• Records provided:
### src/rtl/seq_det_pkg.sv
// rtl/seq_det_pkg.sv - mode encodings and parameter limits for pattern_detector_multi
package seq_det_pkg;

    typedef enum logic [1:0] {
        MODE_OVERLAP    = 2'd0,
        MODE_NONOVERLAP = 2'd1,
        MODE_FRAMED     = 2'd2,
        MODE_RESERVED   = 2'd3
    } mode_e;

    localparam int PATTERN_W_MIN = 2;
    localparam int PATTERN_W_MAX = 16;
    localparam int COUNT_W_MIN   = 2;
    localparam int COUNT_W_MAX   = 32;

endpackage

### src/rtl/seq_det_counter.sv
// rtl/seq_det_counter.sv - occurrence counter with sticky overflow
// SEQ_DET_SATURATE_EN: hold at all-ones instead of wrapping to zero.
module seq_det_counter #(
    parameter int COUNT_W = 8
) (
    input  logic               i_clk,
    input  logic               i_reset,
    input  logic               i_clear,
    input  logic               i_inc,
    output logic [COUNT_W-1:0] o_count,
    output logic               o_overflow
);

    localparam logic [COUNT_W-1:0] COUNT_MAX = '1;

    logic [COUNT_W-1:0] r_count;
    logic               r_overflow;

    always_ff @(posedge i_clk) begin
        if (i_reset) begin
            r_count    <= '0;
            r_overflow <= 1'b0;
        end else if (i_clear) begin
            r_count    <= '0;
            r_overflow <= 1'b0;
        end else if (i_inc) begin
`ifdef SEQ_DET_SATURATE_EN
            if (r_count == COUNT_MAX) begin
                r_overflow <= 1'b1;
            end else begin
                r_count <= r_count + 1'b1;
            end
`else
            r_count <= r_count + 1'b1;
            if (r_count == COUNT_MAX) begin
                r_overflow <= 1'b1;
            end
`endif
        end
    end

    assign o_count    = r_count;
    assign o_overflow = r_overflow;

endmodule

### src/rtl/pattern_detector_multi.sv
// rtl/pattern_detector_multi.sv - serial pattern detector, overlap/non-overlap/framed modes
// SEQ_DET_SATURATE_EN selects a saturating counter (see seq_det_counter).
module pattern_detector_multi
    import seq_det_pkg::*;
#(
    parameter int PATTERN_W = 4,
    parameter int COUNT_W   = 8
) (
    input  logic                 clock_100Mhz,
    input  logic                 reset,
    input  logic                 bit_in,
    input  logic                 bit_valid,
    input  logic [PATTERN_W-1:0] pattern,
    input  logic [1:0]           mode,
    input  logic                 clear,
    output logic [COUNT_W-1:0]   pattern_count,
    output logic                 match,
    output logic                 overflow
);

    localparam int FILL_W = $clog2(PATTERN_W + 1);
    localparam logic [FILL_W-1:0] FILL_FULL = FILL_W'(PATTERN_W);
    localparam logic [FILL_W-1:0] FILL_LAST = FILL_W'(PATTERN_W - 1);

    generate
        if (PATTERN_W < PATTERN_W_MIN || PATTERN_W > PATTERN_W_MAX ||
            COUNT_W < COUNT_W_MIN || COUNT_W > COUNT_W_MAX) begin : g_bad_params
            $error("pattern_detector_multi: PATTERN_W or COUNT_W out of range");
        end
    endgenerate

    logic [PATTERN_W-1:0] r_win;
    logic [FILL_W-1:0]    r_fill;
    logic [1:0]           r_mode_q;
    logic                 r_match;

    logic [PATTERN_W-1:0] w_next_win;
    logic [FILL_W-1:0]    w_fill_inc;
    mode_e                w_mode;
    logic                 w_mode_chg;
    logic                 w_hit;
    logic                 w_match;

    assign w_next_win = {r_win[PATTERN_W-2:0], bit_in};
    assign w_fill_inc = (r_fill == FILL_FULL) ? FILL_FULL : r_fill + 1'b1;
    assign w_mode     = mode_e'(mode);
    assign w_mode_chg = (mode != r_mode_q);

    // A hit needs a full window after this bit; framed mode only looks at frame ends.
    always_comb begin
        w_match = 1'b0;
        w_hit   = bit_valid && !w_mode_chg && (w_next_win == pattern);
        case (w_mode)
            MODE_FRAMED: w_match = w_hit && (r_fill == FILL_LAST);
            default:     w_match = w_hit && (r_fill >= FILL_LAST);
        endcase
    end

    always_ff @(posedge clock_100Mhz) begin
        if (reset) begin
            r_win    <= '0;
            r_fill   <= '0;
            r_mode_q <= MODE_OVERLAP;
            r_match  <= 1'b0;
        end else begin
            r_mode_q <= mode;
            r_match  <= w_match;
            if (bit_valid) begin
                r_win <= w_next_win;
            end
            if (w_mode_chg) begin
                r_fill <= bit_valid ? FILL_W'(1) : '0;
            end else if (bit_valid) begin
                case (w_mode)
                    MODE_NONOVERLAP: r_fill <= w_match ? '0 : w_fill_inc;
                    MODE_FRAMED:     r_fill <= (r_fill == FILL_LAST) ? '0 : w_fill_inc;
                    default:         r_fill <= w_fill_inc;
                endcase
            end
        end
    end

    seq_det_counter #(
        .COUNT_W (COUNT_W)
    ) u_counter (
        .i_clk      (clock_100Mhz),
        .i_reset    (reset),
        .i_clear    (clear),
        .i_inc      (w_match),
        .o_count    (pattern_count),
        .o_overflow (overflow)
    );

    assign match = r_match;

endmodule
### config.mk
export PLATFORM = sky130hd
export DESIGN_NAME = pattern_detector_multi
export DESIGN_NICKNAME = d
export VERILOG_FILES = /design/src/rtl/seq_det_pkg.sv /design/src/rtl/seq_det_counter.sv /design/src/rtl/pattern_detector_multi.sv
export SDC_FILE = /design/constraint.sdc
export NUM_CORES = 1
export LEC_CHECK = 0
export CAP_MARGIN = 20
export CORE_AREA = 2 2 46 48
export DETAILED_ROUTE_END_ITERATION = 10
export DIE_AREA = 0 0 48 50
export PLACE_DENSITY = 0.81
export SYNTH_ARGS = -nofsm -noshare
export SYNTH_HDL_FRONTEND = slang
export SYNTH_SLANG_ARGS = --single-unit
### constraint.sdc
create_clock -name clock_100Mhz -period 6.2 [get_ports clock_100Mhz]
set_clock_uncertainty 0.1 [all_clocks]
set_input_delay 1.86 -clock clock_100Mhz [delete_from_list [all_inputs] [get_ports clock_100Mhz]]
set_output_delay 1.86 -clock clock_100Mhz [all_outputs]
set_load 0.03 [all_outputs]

--

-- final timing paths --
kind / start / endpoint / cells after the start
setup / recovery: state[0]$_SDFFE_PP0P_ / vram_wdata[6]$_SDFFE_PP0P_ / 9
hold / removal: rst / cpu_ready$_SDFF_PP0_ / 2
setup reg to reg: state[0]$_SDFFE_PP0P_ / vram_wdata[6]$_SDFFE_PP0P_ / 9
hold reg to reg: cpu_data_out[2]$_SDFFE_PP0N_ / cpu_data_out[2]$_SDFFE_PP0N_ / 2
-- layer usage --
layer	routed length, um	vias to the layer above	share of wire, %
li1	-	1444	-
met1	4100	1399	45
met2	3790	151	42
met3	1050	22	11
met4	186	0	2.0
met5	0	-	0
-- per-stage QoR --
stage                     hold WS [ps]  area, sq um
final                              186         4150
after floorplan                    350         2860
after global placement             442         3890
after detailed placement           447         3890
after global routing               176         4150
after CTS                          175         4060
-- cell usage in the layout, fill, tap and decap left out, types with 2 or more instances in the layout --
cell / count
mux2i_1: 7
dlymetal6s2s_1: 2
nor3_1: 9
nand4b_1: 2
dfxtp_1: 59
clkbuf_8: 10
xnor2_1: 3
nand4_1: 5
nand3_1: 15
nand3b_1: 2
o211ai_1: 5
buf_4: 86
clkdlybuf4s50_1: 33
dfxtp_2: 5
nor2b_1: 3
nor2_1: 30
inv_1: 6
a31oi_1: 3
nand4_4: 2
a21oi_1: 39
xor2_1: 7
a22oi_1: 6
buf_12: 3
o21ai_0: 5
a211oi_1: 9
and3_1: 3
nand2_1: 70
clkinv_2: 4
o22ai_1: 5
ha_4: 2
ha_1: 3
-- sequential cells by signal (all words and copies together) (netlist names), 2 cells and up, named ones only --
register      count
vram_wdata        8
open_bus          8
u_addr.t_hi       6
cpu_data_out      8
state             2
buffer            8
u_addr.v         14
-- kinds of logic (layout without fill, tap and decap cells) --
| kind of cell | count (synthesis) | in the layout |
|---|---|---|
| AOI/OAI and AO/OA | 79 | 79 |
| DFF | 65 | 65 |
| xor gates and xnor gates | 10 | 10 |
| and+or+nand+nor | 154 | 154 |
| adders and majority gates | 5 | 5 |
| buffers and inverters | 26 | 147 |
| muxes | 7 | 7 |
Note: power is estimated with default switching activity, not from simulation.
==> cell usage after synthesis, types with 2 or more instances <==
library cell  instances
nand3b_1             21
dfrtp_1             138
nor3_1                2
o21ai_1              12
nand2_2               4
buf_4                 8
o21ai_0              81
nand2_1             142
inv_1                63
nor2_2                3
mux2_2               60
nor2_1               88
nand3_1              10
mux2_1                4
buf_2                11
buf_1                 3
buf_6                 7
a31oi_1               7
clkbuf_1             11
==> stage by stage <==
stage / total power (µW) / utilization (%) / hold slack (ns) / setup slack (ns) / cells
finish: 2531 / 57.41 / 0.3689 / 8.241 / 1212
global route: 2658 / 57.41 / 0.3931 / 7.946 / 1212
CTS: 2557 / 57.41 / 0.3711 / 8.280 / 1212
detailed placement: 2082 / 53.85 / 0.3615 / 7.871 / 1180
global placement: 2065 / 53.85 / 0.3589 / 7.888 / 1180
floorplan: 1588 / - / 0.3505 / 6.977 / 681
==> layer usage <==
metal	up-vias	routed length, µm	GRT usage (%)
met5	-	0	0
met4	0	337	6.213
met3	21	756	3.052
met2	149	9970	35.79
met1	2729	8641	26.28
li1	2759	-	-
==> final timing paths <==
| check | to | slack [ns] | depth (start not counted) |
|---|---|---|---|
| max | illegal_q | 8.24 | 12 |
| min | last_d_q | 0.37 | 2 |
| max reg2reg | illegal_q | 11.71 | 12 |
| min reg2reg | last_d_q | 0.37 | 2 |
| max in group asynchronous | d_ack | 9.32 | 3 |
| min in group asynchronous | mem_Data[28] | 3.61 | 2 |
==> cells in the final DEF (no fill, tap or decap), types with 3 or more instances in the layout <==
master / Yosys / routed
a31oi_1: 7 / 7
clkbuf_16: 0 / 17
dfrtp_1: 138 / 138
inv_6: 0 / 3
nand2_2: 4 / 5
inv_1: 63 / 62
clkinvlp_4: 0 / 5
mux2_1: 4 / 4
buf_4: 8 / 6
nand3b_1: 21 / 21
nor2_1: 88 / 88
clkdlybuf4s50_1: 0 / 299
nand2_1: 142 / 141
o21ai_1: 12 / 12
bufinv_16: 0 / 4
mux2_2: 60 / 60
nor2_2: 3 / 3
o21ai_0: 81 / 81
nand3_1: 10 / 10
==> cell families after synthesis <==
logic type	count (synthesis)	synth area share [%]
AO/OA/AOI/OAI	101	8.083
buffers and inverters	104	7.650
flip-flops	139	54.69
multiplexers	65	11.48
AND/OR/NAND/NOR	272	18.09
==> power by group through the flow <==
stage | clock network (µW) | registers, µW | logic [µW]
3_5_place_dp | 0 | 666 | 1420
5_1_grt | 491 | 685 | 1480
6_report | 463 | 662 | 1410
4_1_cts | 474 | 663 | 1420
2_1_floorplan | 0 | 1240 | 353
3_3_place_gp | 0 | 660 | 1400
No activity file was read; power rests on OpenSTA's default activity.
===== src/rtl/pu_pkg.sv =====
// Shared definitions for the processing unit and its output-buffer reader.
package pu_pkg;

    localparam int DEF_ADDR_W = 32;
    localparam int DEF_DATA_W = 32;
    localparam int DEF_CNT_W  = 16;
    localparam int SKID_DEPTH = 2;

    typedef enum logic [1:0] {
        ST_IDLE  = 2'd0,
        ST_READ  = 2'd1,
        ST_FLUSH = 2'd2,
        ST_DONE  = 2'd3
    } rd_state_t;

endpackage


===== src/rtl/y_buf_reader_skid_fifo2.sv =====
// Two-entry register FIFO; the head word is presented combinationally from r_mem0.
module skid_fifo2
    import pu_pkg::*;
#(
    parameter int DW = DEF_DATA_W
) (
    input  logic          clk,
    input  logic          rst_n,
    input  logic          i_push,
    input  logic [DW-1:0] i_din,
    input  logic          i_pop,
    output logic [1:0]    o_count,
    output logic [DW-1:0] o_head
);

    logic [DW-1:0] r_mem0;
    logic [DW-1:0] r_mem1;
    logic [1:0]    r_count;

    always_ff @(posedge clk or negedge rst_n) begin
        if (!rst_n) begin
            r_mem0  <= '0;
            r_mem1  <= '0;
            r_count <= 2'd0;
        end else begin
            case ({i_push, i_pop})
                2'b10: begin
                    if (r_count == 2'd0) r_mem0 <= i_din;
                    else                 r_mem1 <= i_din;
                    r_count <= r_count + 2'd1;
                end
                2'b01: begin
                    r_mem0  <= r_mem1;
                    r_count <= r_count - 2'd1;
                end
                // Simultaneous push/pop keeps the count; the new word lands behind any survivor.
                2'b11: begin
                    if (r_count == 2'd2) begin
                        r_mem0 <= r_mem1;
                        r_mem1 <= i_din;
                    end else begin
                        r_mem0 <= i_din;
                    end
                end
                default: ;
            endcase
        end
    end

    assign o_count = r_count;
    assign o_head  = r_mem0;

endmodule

• Exercise: In the records above, find each line with the string "routed" and list it.

• Answer space:
layer	routed length, um	vias to the layer above	share of wire, %
metal	up-vias	routed length, µm	GRT usage (%)
master / Yosys / routed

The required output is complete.